Pre-commencement communications pursuant to Rule 14d-2(b) under the Exchange Act (17 CFR 240.14d-2(b))
[  ]
 
Pre-commencement communications pursuant to Rule 13e-4(c) under the Exchange Act (17 CFR 240.13e-4(c))






Section 1 - Registrant's Business and Operations

Item 1.01 Entry into a Material Definitive Agreement.

The information set forth in Item 2.03 of this Form 8-K is incorporated herein by reference.

Section 2 - Financial Information

Item 2.03 Creation of a Direct Financial Obligation or an Obligation under an Off-Balance Sheet Arrangement of a Registrant.

On December 15, 2015, Talen Energy Supply, LLC (“Talen Energy Supply”), an indirect wholly owned subsidiary of Talen Energy Corporation (the “Company”), and Talen Energy Marketing, LLC (“Talen Energy Marketing”), a direct wholly owned subsidiary of Talen Energy Supply, entered into the Secured Energy Marketing and Trading Facility Amended and Restated Common Agreement (the “Amended Agreement”) among Talen Energy Marketing, Talen Energy Supply, Brunner Island, LLC (“Brunner Island”), Montour, LLC (“Montour”), Wilmington Trust, National Association, as agent, and the secured counterparties thereto.
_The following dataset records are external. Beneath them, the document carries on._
==> config.mk <==
export PLATFORM = sky130hd
export DESIGN_NAME = rpe_output
export DESIGN_NICKNAME = d
export VERILOG_FILES = /design/src/rpe_pkg.sv /design/src/rpe_output.sv
export SDC_FILE = /design/constraint.sdc
export NUM_CORES = 1
export LEC_CHECK = 0
export BUFFER_PORTS_ARGS = -buffer_cell sky130_fd_sc_hd__buf_4
export CAP_MARGIN = 20
export CORE_MARGIN = 2
export CORE_UTILIZATION = 41
export DETAILED_ROUTE_END_ITERATION = 8
export PLACE_DENSITY = 0.79
export SYNTH_ARGS = -nofsm -noshare
export SYNTH_HDL_FRONTEND = slang
export SYNTH_SLANG_ARGS = --single-unit
==> constraint.sdc <==
create_clock -name aclk -period 1.8 [get_ports aclk]
set_input_delay 0.18 -clock aclk [delete_from_list [all_inputs] [get_ports aclk]]
set_output_delay 0.18 -clock aclk [all_outputs]
set_load 0.03 [all_outputs]
==> src/rpe_pkg.sv <==
// Shared constants, types and the arctangent table for the rotary pair embedding datapath.
`default_nettype none
package rpe_pkg;

    localparam int ANGLE_WIDTH    = 32;
    localparam int PHASE_WIDTH    = 32;
    localparam int PRODUCT_WIDTH  = 64;
    localparam int PHASE_LSB      = 30;
    localparam int GUARD          = 16;
    localparam int GAIN_WIDTH     = 31;
    localparam int GAIN_SHIFT     = 31 - GUARD;
    localparam int MAX_STAGES     = 32;
    localparam int TURNS_WIDTH    = 42;
    localparam int K_SPLIT        = 21;
    localparam int PART_WIDTH     = ANGLE_WIDTH + K_SPLIT + 1;

    localparam logic [TURNS_WIDTH-1:0] TURNS_PER_RAD = 42'h28B_E60D_B939;
    localparam logic [GAIN_WIDTH-1:0]  GAIN_INV      = 31'd1304065748;
    localparam logic [PHASE_WIDTH-1:0] EIGHTH_TURN   = 32'h2000_0000;

    localparam logic [1:0] QTR_0 = 2'd0;
    localparam logic [1:0] QTR_1 = 2'd1;
    localparam logic [1:0] QTR_2 = 2'd2;
    localparam logic [1:0] QTR_3 = 2'd3;

    typedef logic [PHASE_WIDTH-1:0]        phase_t;
    typedef logic signed [PHASE_WIDTH-1:0] resid_t;
    typedef logic signed [ANGLE_WIDTH-1:0] angle_t;

    function automatic phase_t atan_turns(input logic [4:0] idx);
        phase_t r;
        case (idx)
            5'd0:    r = 32'h2000_0000;
            5'd1:    r = 32'h12E4_051D;
            5'd2:    r = 32'h09FB_385B;
            5'd3:    r = 32'h0511_11D4;
            5'd4:    r = 32'h028B_0D43;
            5'd5:    r = 32'h0145_D7E1;
            5'd6:    r = 32'h00A2_F61E;
            5'd7:    r = 32'h0051_7C55;
            5'd8:    r = 32'h0028_BE53;
            5'd9:    r = 32'h0014_5F2E;
            5'd10:   r = 32'h000A_2F98;
            5'd11:   r = 32'h0005_17CC;
            5'd12:   r = 32'h0002_8BE6;
            5'd13:   r = 32'h0001_45F3;
            5'd14:   r = 32'h0000_A2F9;
            5'd15:   r = 32'h0000_517C;
            5'd16:   r = 32'h0000_28BE;
            5'd17:   r = 32'h0000_145F;
            5'd18:   r = 32'h0000_0A2F;
            5'd19:   r = 32'h0000_0517;
            5'd20:   r = 32'h0000_028B;
            5'd21:   r = 32'h0000_0145;
            5'd22:   r = 32'h0000_00A2;
            5'd23:   r = 32'h0000_0051;
            5'd24:   r = 32'h0000_0028;
            5'd25:   r = 32'h0000_0014;
            5'd26:   r = 32'h0000_000A;
            5'd27:   r = 32'h0000_0005;
            5'd28:   r = 32'h0000_0002;
            5'd29:   r = 32'h0000_0001;
            default: r = 32'h0000_0000;
        endcase
        return r;
    endfunction

endpackage
`default_nettype wire

==> src/rpe_output.sv <==
// Round, saturate and hold the rotated pair in the output register.
`default_nettype none
module rpe_output #(
    parameter int VALUE_WIDTH = 16,
    parameter int XW          = 34,
    parameter int OUT_TW      = 32
) (
    input  wire logic                 aclk,
    input  wire logic                 aresetn,
    input  wire logic                 in_valid,
    output logic                      in_ready,
    input  wire logic signed [XW-1:0] x_in,
    input  wire logic signed [XW-1:0] y_in,
    output logic                      m_axis_tvalid,
    input  wire logic                 m_axis_tready,
    output logic [OUT_TW-1:0]         m_axis_tdata
);
    import rpe_pkg::*;

    localparam int RW = XW - GUARD;
    localparam logic signed [XW-1:0] HALF = XW'(1) <<< (GUARD - 1);
    localparam logic signed [RW-1:0] VMAX = RW'((1 <<< (VALUE_WIDTH - 1)) - 1);
    localparam logic signed [RW-1:0] VMIN = -VMAX - RW'(1);

    logic                          valid_reg, valid_next;
    logic signed [VALUE_WIDTH-1:0] even_reg, even_next, odd_reg, odd_next;
    logic signed [XW-1:0]          xs, ys;
    logic signed [RW-1:0]          xr, yr;

    function automatic logic signed [VALUE_WIDTH-1:0] clip(input logic signed [RW-1:0] v);
        logic signed [VALUE_WIDTH-1:0] r;
        if (v > VMAX) begin
            r = VMAX[VALUE_WIDTH-1:0];
        end else if (v < VMIN) begin
            r = VMIN[VALUE_WIDTH-1:0];
        end else begin
            r = v[VALUE_WIDTH-1:0];
        end
        return r;
    endfunction

    assign in_ready   = !valid_reg || m_axis_tready;
    assign valid_next = in_ready ? in_valid : valid_reg;

    always_ff @(posedge aclk) begin
        if (!aresetn) begin
            valid_reg <= 1'b0;
        end else begin
            valid_reg <= valid_next;
        end
    end

    always_comb begin
        xs        = (x_in + HALF) >>> GUARD;
        ys        = (y_in + HALF) >>> GUARD;
        xr        = xs[RW-1:0];
        yr        = ys[RW-1:0];
        even_next = clip(xr);
        odd_next  = clip(yr);
    end

    always_ff @(posedge aclk) begin
        if (in_ready && in_valid) begin
            even_reg <= even_next;
            odd_reg  <= odd_next;
        end
    end

    assign m_axis_tvalid = valid_reg;
    assign m_axis_tdata  = OUT_TW'({odd_reg, even_reg});

endmodule
`default_nettype wire

==> results of run 1 <==
[cells in the mapped netlist, drive strengths merged (2+ instances only)]
master,instances
edfxtp,32
o21ai,25
xor2,21
nor2,18
nand2,17
xnor2,15
nand3,13
nand4,12
a21oi,11
inv,5
a21boi,3
buf,3
clkbuf,3
and3,2
and4,2
ha,2
nor3,2
nor3b,2
nor4,2
[logic make-up (layout without fill, tap and decap cells)]
family / count (synthesis) / after routing
flip-flops: 33 / 33
buffers and inverters: 11 / 135
AND/OR/NAND/NOR: 74 / 74
adder cells (fa/ha/maj): 2 / 2
AO/OA/AOI/OAI: 42 / 42
XOR/XNOR: 36 / 36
The Amended Agreement amends and restates the Secured Energy Marketing and Trading Facility Common Agreement, dated as of November 1, 2010, among Talen Energy Marketing (f/k/a PPL EnergyPlus, LLC), Talen Energy Supply (f/k/a PPL Energy Supply, LLC), Brunner Island (f/k/a PPL Brunner Island, LLC), Montour (f/k/a PPL Montour, LLC), Wilmington Trust FSB, as collateral agent, and the secured counterparties thereto (the “Original Agreement”).

The Original Agreement represented an $800 million secured energy marketing and trading facility (the “Facility”) whereby Talen Energy Marketing received credit to be applied to satisfy collateral posting obligations related to its energy marketing and trading activities with counterparties participating in the Facility.  The credit amount was guaranteed by Talen Energy Supply, Brunner Island and Montour and secured by certain mortgages and letters of credit.   The Original Agreement would have expired in November 2020.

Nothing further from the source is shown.